Original author(s) | Alexandre Julliard |
---|---|
Developer(s) |
Wine authors (1,534) |
Initial release | 4 July 1993 |
Stable release |
2.0.2 / July 20, 2017
|
Preview release |
2.16 / September 1, 2017
|
Repository | source |
Development status | Active |
Written in | C,Yacc,JavaScript,Objective-C |
Operating system |
Linux FreeBSD macOS (development) |
Platform | IA-32, i686, x86-64 |
Size | 18.0 MB (compressed tar.xz) |
Type | Compatibility layer |
License | GNU LGPL v2.1+ |
Website | www |
Wine (recursive acronym for Wine Is Not an Emulator) is a free and open-source compatibility layer that aims to allow computer programs (application software and computer games) developed for Microsoft Windows to run on Unix-like operating systems. Wine also provides a software library, known as Winelib, against which developers can compile Windows applications to help port them to Unix-like systems.
Wine emulates the Windows runtime environment by translating Windows system calls into POSIX-compliant system calls, recreating the directory structure of Windows systems, and providing alternative implementations of Windows system libraries, system services through wineserver
and various other components (such as Internet Explorer, the Windows Registry Editor, and msiexec). Wine is predominantly written using black-box testing reverse-engineering, to avoid copyright issues.

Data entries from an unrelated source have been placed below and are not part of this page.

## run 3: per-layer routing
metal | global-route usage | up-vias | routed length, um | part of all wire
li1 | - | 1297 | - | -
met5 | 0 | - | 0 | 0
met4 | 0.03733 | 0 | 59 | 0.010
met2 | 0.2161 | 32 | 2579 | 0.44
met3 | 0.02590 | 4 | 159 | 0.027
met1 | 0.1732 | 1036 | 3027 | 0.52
===== src/mqrp_pkg.sv =====
// Constants and carrier types for the multi-queue read-port select block.
// Assumes one clock (core_clk) stands in for the free-running read clock.
package mqrp_pkg;
	localparam int QUEUES      = 32;
	localparam int QUAD_CNT    = 4;
	localparam int FLAG_W      = 8;
	localparam int DATA_W      = 18;
	localparam int SEL_W       = 8;
	localparam int QSEL_LSB    = 0;
	localparam int QSEL_W      = 5;
	localparam int DEV_LSB     = 5;
	localparam int DEV_W       = 3;
	localparam int QUAD_W      = 2;
	localparam int CFG_BITS    = 8;
	localparam int CFG_CNT_W   = 4;
	localparam logic [QSEL_W-1:0] QUEUE_RST = 5'h00;
	localparam logic [QUAD_W-1:0] QUAD_RST  = 2'h0;
	localparam logic [DEV_W-1:0]  DEV_ID_RST = 3'h0;

	typedef struct packed {
		logic [DEV_W-1:0]  dev;
		logic [QSEL_W-1:0] queue;
	} mqrp_sel_t;

	typedef struct packed {
		logic              valid;
		logic [QSEL_W-1:0] queue;
		logic [DATA_W-1:0] data;
	} mqrp_word_t;
endpackage : mqrp_pkg
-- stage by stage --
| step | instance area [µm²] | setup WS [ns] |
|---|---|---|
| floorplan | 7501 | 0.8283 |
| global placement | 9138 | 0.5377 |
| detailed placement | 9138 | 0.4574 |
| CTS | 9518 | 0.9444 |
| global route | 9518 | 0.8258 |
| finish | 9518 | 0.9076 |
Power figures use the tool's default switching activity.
==> src/core/aefr_pkg.sv <==
/*
   Constants and types for the error flag recorder.
   Assumes a single synchronous clock domain and plain ports.
*/
package aefr_pkg;
   localparam int CODE_W = 32;
   localparam int NUM_PAIRS = 4;
   localparam int NUM_SRC = 4;
   localparam int SRC_W = 2;
   localparam int PAIR_W = 2;

   // ------------------------------------------------------------
   // Error codes.
   // ------------------------------------------------------------
   localparam logic [CODE_W-1:0] NONE_CODE = 32'h0000_0000;
   localparam logic [CODE_W-1:0] BAD_SYMBOL_CODE = 32'h0000_0500;
   localparam logic [CODE_W-1:0] BAD_NUMBER_CODE = 32'h0000_0501;
   localparam logic [CODE_W-1:0] BAD_STATE_CODE = 32'h0000_0502;
   localparam logic [CODE_W-1:0] STORAGE_EXHAUSTED_CODE = 32'h0000_0505;
   localparam logic [CODE_W-1:0] FB_INCOMPLETE_CODE = 32'h0000_0506;

   // ------------------------------------------------------------
   // Error kinds reported by checking logic.
   // ------------------------------------------------------------
   typedef enum logic [2:0] {
      AEFR_KIND_BAD_SYMBOL,
      AEFR_KIND_BAD_NUMBER,
      AEFR_KIND_BAD_STATE,
      AEFR_KIND_FB_INCOMPLETE,
      AEFR_KIND_STORAGE
   } aefr_kind_t;

   localparam logic RESET_FLAG = 1'b0;
endpackage : aefr_pkg
===== src/hw/twelve_input_four_output_array.sv =====
`timescale 1ns/1ps
module twelve_input_four_output_array
  import pdc_pkg::*;
(
  input  wire logic                  clk_sys,   // Cell clock.
  input  wire logic                  sys_rst,   // Synchronous reset, active high.
  input  wire logic [NUM_IN-1:0]     array_in,  // Inputs from the routing fabric.
  input  wire logic [TERM_CFG_W-1:0] term_use,  // Input used by a term, 12 bits per term.
  input  wire logic [TERM_CFG_W-1:0] term_inv,  // Input complemented in a term.
  input  wire logic [SUM_CFG_W-1:0]  sum_sel,   // Terms summed, 8 bits per output.
  input  wire logic [NUM_OUT-1:0]    out_reg,   // Output taken from the state register.
  output logic      [NUM_OUT-1:0]    array_out  // Sum-of-products outputs.
);

  logic [NUM_PT-1:0]  term;   // Product term results.
  logic [NUM_OUT-1:0] sum;    // Sum results before the output choice.
  logic [NUM_OUT-1:0] state;  // Registered state bits.

  // Every term sees all twelve inputs, so input positions are interchangeable.
  // An unused input forces its lane to one and drops out of the AND.
  // A term with no input selected reads as constant one, which holds high any output that selects it.
  genvar p;
  generate
    for (p = 0; p < NUM_PT; p++)
    begin : g_term
      wire [NUM_IN-1:0] lit = array_in ^ term_inv[p*NUM_IN +: NUM_IN];
      assign term[p] = &(~term_use[p*NUM_IN +: NUM_IN] | lit);
    end
  endgenerate

  // Each output has an OR of full width eight over all terms.
  genvar o;
  generate
    for (o = 0; o < NUM_OUT; o++)
    begin : g_sum
      assign sum[o] = |(term & sum_sel[o*NUM_PT +: NUM_PT]);
      assign array_out[o] = out_reg[o] ? state[o] : sum[o];
    end
  endgenerate

  // State bits capture every sum each edge and clear under reset.
  always_ff @(posedge clk_sys)
  begin
    if (sys_rst)
      state <= STATE_RST;
    else
      state <= sum;
  end
endmodule


===== config.mk =====
export PLATFORM = sky130hd
export DESIGN_NAME = programmable_digital_cell
export DESIGN_NICKNAME = d
export VERILOG_FILES = /design/src/pkg/pdc_pkg.sv /design/src/hw/programmable_digital_cell.sv /design/src/hw/twelve_input_four_output_array.sv
export SDC_FILE = /design/constraint.sdc
export NUM_CORES = 1
export LEC_CHECK = 0
export ABC_AREA = 1
export BUFFER_PORTS_ARGS = -buffer_cell sky130_fd_sc_hd__buf_2
export CAP_MARGIN = 20
export CELL_PAD_IN_SITES_DETAIL_PLACEMENT = 1
export CELL_PAD_IN_SITES_GLOBAL_PLACEMENT = 1
export CORE_AREA = 2 2 198 200
export DETAILED_ROUTE_END_ITERATION = 7
export DIE_AREA = 0 0 200 202
export GPL_TIMING_DRIVEN = 0
export PLACE_DENSITY = 0.64
export SLEW_MARGIN = 20
export SYNTH_ARGS = -nofsm -noshare
export SYNTH_HDL_FRONTEND = slang
export SYNTH_SLANG_ARGS = --single-unit
export TNS_END_PERCENT = 50

===== constraint.sdc =====
create_clock -name clk_sys -period 4.4 [get_ports clk_sys]
set_input_delay 0.66 -clock clk_sys [delete_from_list [all_inputs] [get_ports clk_sys]]
set_output_delay 0.66 -clock clk_sys [all_outputs]
set_load 0.01 [all_outputs]
`src/pkg/lscsr_pkg.sv`:
```
// register map, field layout and reset values of the line-side config/status bank
package lscsr_pkg;
    // -------------------------------------------------------------------
    // register offsets and widths
    // -------------------------------------------------------------------
    localparam int unsigned REG_W = 16;
    localparam int unsigned ADDR_W = 7;
    localparam logic [6:0] LINE_CONFIG_ONE_OFS = 7'h5c;
    localparam logic [6:0] LINE_STATUS_OFS = 7'h5e;
    localparam logic [15:0] LINE_CONFIG_ONE_RST = 16'hf010;
    localparam logic [15:0] LINE_STATUS_RST = 16'h0000;
    // -------------------------------------------------------------------
    // config field positions
    // -------------------------------------------------------------------
    localparam int unsigned CFG_RX_ATTEN_HI = 15;
    localparam int unsigned CFG_RX_ATTEN_LO = 14;
    localparam int unsigned CFG_TX_ATTEN_HI = 13;
    localparam int unsigned CFG_TX_ATTEN_LO = 12;
    localparam int unsigned CFG_FILTER = 11;
    localparam int unsigned CFG_SQUELCH = 10;
    localparam int unsigned CFG_FULL_WAVE = 9;
    localparam int unsigned CFG_ONHOOK = 7;
    localparam int unsigned CFG_BILL_EN = 6;
    localparam int unsigned CFG_AC_TERM = 5;
    localparam int unsigned CFG_DC_HI = 4;
    localparam int unsigned CFG_DC_LO = 3;
    localparam int unsigned CFG_RINGER = 2;
    localparam int unsigned CFG_THRESH = 0;
    // writable bits; reserved bits 8 and 1 read zero
    localparam logic [15:0] CFG_WR_MASK = 16'hfefd;
    // -------------------------------------------------------------------
    // status field positions
    // -------------------------------------------------------------------
    localparam int unsigned STS_PUMP_DIS = 10;
    localparam int unsigned STS_RX_OVL = 9;
    localparam int unsigned STS_BILL = 8;
    localparam int unsigned STS_LINK_ERR = 7;
    localparam int unsigned STS_FRAME_LOCK = 6;
    localparam int unsigned STS_LOOP_HI = 5;
    localparam int unsigned STS_LOOP_LO = 2;
    localparam int unsigned STS_RING_POS = 1;
    localparam int unsigned STS_RING_NEG = 0;
    // -------------------------------------------------------------------
    // encodings
    // -------------------------------------------------------------------
    typedef enum logic [1:0] {
        LSCSR_RX_0DB = 2'h0,
        LSCSR_RX_M6DB = 2'h1,
        LSCSR_RX_M12DB = 2'h2,
        LSCSR_RX_MUTE = 2'h3
    } lscsr_rx_atten_t;
    typedef enum logic [1:0] {
        LSCSR_TX_M20DB = 2'h0,
        LSCSR_TX_M26DB = 2'h1,
        LSCSR_TX_M32DB = 2'h2,
        LSCSR_TX_MUTE = 2'h3
    } lscsr_tx_atten_t;
    typedef enum logic [1:0] {
        LSCSR_DC_RSVD = 2'h0,
        LSCSR_DC_LOW_V = 2'h1,
        LSCSR_DC_STD_V = 2'h2,
        LSCSR_DC_ILIM = 2'h3
    } lscsr_dc_mode_t;
endpackage : lscsr_pkg

```
`src/logic/lscsr_regs.sv`:
```
// line-side configuration and status register bank behind the link command slots
//
// Notes on behaviour
// - config resets to f010: mutes, standard voltage
// - bits 15:14 rx attenuation 0/-6/-12/mute
// - bits 13:12 tx attenuation -20/-26/-32/mute
// - bit 11 picks fir or iir filters
// - bit 9 selects half or full wave
// - bit 7 selects fast or slow on-hook
// - billing enable detects tone, flags it
// - bit 5 selects real or complex termination
// - bits 4:3 dc termination, 00 reserved
// - bit 2 selects high or synthesized ringer
// - bit 0 selects ring threshold window
// - status resets to all zeros
// - status bit 10 disables charge pump
// - overload flag sticky, only with billing enabled
// - billing flag sticky, set when enabled
// - link error flag sticky until zero written
// - bit 6 shows link frame lock
// - bits 5:2 loop current in 6 mA
// - bits 1:0 show ring polarity activity
// - access via command slots, data returned
`timescale 1ns/1ps
module lscsr_regs
    import lscsr_pkg::*;
(
    // clock and reset
    input wire logic I_SYS_CLK,
    input wire logic I_RESET_N,
    // command slot port from the link deframer
    input wire logic I_CMD_VALID,
    input wire logic I_CMD_READ,
    input wire logic [lscsr_pkg::ADDR_W-1:0] I_CMD_ADDR,
    input wire logic [lscsr_pkg::REG_W-1:0] I_CMD_WDATA,
    // status slot answer to the link framer
    output logic O_RSP_VALID,
    output logic [lscsr_pkg::ADDR_W-1:0] O_RSP_ADDR,
    output logic [lscsr_pkg::REG_W-1:0] O_RSP_RDATA,
    // line-side events and levels, asynchronous
    input wire logic I_RX_OVERLOAD,
    input wire logic I_BILL_TONE,
    input wire logic I_LINK_ERROR,
    input wire logic I_FRAME_LOCK,
    input wire logic [3:0] I_LOOP_CURRENT,
    input wire logic I_RING_POS,
    input wire logic I_RING_NEG,
    // controls to the analog front end
    output logic [1:0] O_RX_PATH_ATTEN,
    output logic [1:0] O_TX_PATH_ATTEN,
    output logic O_RECURSIVE_FILTER_SELECT,
    output logic O_RING_SQUELCH,
    output logic O_RING_FULL_WAVE,
    output logic O_ONHOOK_SPEED,
    output logic O_BILLING_DETECT_EN,
    output logic O_BILLING_HOLD_OFFHOOK,
    output logic O_AC_TERM_COMPLEX,
    output logic [1:0] O_DC_TERM_MODE,
    output logic O_DC_TERM_RESERVED,
    output logic O_RINGER_SYNTH,
    output logic O_RING_THRESHOLD_HIGH,
    output logic O_PUMP_DISABLE
);
    import lscsr_pkg::*;

    localparam int unsigned SYNC_W = 10;

    // -------------------------------------------------------------------
    // state
    // -------------------------------------------------------------------
    typedef struct packed {
        logic [REG_W-1:0] cfg;
        logic pump_disable;
        logic rx_overload_flag;
        logic billing_tone_flag;
        logic link_err_flag;
        logic rsp_valid;
        logic [ADDR_W-1:0] rsp_addr;
        logic [REG_W-1:0] rsp_rdata;
    } lscsr_state_t;

    lscsr_state_t st;
    lscsr_state_t next_st;

    logic [SYNC_W-1:0] line_async;
    logic [SYNC_W-1:0] line_sync;
    logic ovl_s;
    logic bill_s;
    logic lerr_s;
    logic frame_lock;
    logic [3:0] loop_current_level;
    logic ring_pos_active;
    logic ring_neg_active;
    logic wr_cfg;
    logic wr_sts;
    logic billing_detect_en;
    logic [REG_W-1:0] status_word;

    // -------------------------------------------------------------------
    // line-side inputs cross into the clock domain
    // -------------------------------------------------------------------
    assign line_async = {I_RX_OVERLOAD, I_BILL_TONE, I_LINK_ERROR, I_FRAME_LOCK,
                         I_LOOP_CURRENT, I_RING_POS, I_RING_NEG};

    lscsr_sync #(
        .W(SYNC_W)
    ) u_lscsr_sync (
        .i_clk(I_SYS_CLK),
        .i_reset_n(I_RESET_N),
        .i_async(line_async),
        .o_sync(line_sync)
    );

    assign {ovl_s, bill_s, lerr_s, frame_lock, loop_current_level, ring_pos_active, ring_neg_active} = line_sync;

    // -------------------------------------------------------------------
    // decode and readback
    // -------------------------------------------------------------------
    assign wr_cfg = I_CMD_VALID && !I_CMD_READ && (I_CMD_ADDR == LINE_CONFIG_ONE_OFS);
    assign wr_sts = I_CMD_VALID && !I_CMD_READ && (I_CMD_ADDR == LINE_STATUS_OFS);
    assign billing_detect_en = st.cfg[CFG_BILL_EN];

    always_comb begin
        status_word = '0;
        status_word[STS_PUMP_DIS] = st.pump_disable;
        status_word[STS_RX_OVL] = st.rx_overload_flag;
        status_word[STS_BILL] = st.billing_tone_flag;
        status_word[STS_LINK_ERR] = st.link_err_flag;
        status_word[STS_FRAME_LOCK] = frame_lock;
        status_word[STS_LOOP_HI:STS_LOOP_LO] = loop_current_level;
        status_word[STS_RING_POS] = ring_pos_active;
        status_word[STS_RING_NEG] = ring_neg_active;
    end

    // -------------------------------------------------------------------
    // next state
    // -------------------------------------------------------------------
    always_comb begin
        next_st = st;
        if (wr_cfg) begin
            next_st.cfg = I_CMD_WDATA & CFG_WR_MASK;
        end
        if (wr_sts) begin
            next_st.pump_disable = I_CMD_WDATA[STS_PUMP_DIS];
        end
        // clear only by written zero, a new event wins over the clear
        next_st.rx_overload_flag = (st.rx_overload_flag && !(wr_sts && !I_CMD_WDATA[STS_RX_OVL]))
                                   || (ovl_s && billing_detect_en);
        next_st.billing_tone_flag = (st.billing_tone_flag && !(wr_sts && !I_CMD_WDATA[STS_BILL]))
                                    || (bill_s && billing_detect_en);
        next_st.link_err_flag = (st.link_err_flag && !(wr_sts && !I_CMD_WDATA[STS_LINK_ERR]))
                                || lerr_s;
        // read answer for the matching input slots
        next_st.rsp_valid = I_CMD_VALID && I_CMD_READ;
        if (I_CMD_VALID && I_CMD_READ) begin
            next_st.rsp_addr = I_CMD_ADDR;
            if (I_CMD_ADDR == LINE_CONFIG_ONE_OFS) begin
                next_st.rsp_rdata = st.cfg;
            end else if (I_CMD_ADDR == LINE_STATUS_OFS) begin
                next_st.rsp_rdata = status_word;
            end else begin
                next_st.rsp_rdata = '0;
            end
        end
    end

    always_ff @(posedge I_SYS_CLK or negedge I_RESET_N) begin
        if (!I_RESET_N) begin
            st <= '0;
            st.cfg <= LINE_CONFIG_ONE_RST;
            st.pump_disable <= LINE_STATUS_RST[STS_PUMP_DIS];
        end else begin
            st <= next_st;
        end
    end

    // -------------------------------------------------------------------
    // outputs
    // -------------------------------------------------------------------
    assign O_RSP_VALID = st.rsp_valid;
    assign O_RSP_ADDR = st.rsp_addr;
    assign O_RSP_RDATA = st.rsp_rdata;
    assign O_RX_PATH_ATTEN = st.cfg[CFG_RX_ATTEN_HI:CFG_RX_ATTEN_LO];
    assign O_TX_PATH_ATTEN = st.cfg[CFG_TX_ATTEN_HI:CFG_TX_ATTEN_LO];
    assign O_RECURSIVE_FILTER_SELECT = st.cfg[CFG_FILTER];
    // squelch comes straight from stored config bit 10, held until the next config write
    assign O_RING_SQUELCH = st.cfg[CFG_SQUELCH];
    assign O_RING_FULL_WAVE = st.cfg[CFG_FULL_WAVE];
    assign O_ONHOOK_SPEED = st.cfg[CFG_ONHOOK];
    assign O_BILLING_DETECT_EN = billing_detect_en;
    assign O_BILLING_HOLD_OFFHOOK = billing_detect_en && bill_s;
    assign O_AC_TERM_COMPLEX = st.cfg[CFG_AC_TERM];
    assign O_DC_TERM_MODE = st.cfg[CFG_DC_HI:CFG_DC_LO];
    assign O_DC_TERM_RESERVED = (st.cfg[CFG_DC_HI:CFG_DC_LO] == LSCSR_DC_RSVD);
    assign O_RINGER_SYNTH = st.cfg[CFG_RINGER];
    assign O_RING_THRESHOLD_HIGH = st.cfg[CFG_THRESH];
    assign O_PUMP_DISABLE = st.pump_disable;
endmodule : lscsr_regs

```
`src/logic/lscsr_sync.sv`:
```
// two-flop synchroniser for a bus of line-side levels
`timescale 1ns/1ps
module lscsr_sync #(
    parameter int unsigned W = 8
) (
    // clock and reset
    input wire logic i_clk,
    input wire logic i_reset_n,
    // levels
    input wire logic [W-1:0] i_async,
    output logic [W-1:0] o_sync
);
    typedef struct packed {
        logic [W-1:0] meta;
        logic [W-1:0] held;
    } lscsr_sync_state_t;

    lscsr_sync_state_t st;
    lscsr_sync_state_t next_st;

    always_comb begin
        next_st.meta = i_async;
        next_st.held = st.meta;
    end

    always_ff @(posedge i_clk or negedge i_reset_n) begin
        if (!i_reset_n) begin
            st <= '0;
        end else begin
            st <= next_st;
        end
    end

    assign o_sync = st.held;
endmodule : lscsr_sync

```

The name Wine initially was an abbreviation for Windows Emulator. The phrase "Wine Is Not an Emulator" is a reference to the fact that no code emulation or virtualization occurs when running a Windows application under Wine. "Emulation" usually refers to the execution of compiled code intended for one processor (such as x86) by interpreting/recompiling software running on a different processor (such as PowerPC). Its meaning later shifted to the recursive acronym Wine Is Not an Emulator in order to differentiate the software from CPU emulators. While the name sometimes appears in the forms WINE and wine, the project developers have agreed to standardize on the form Wine.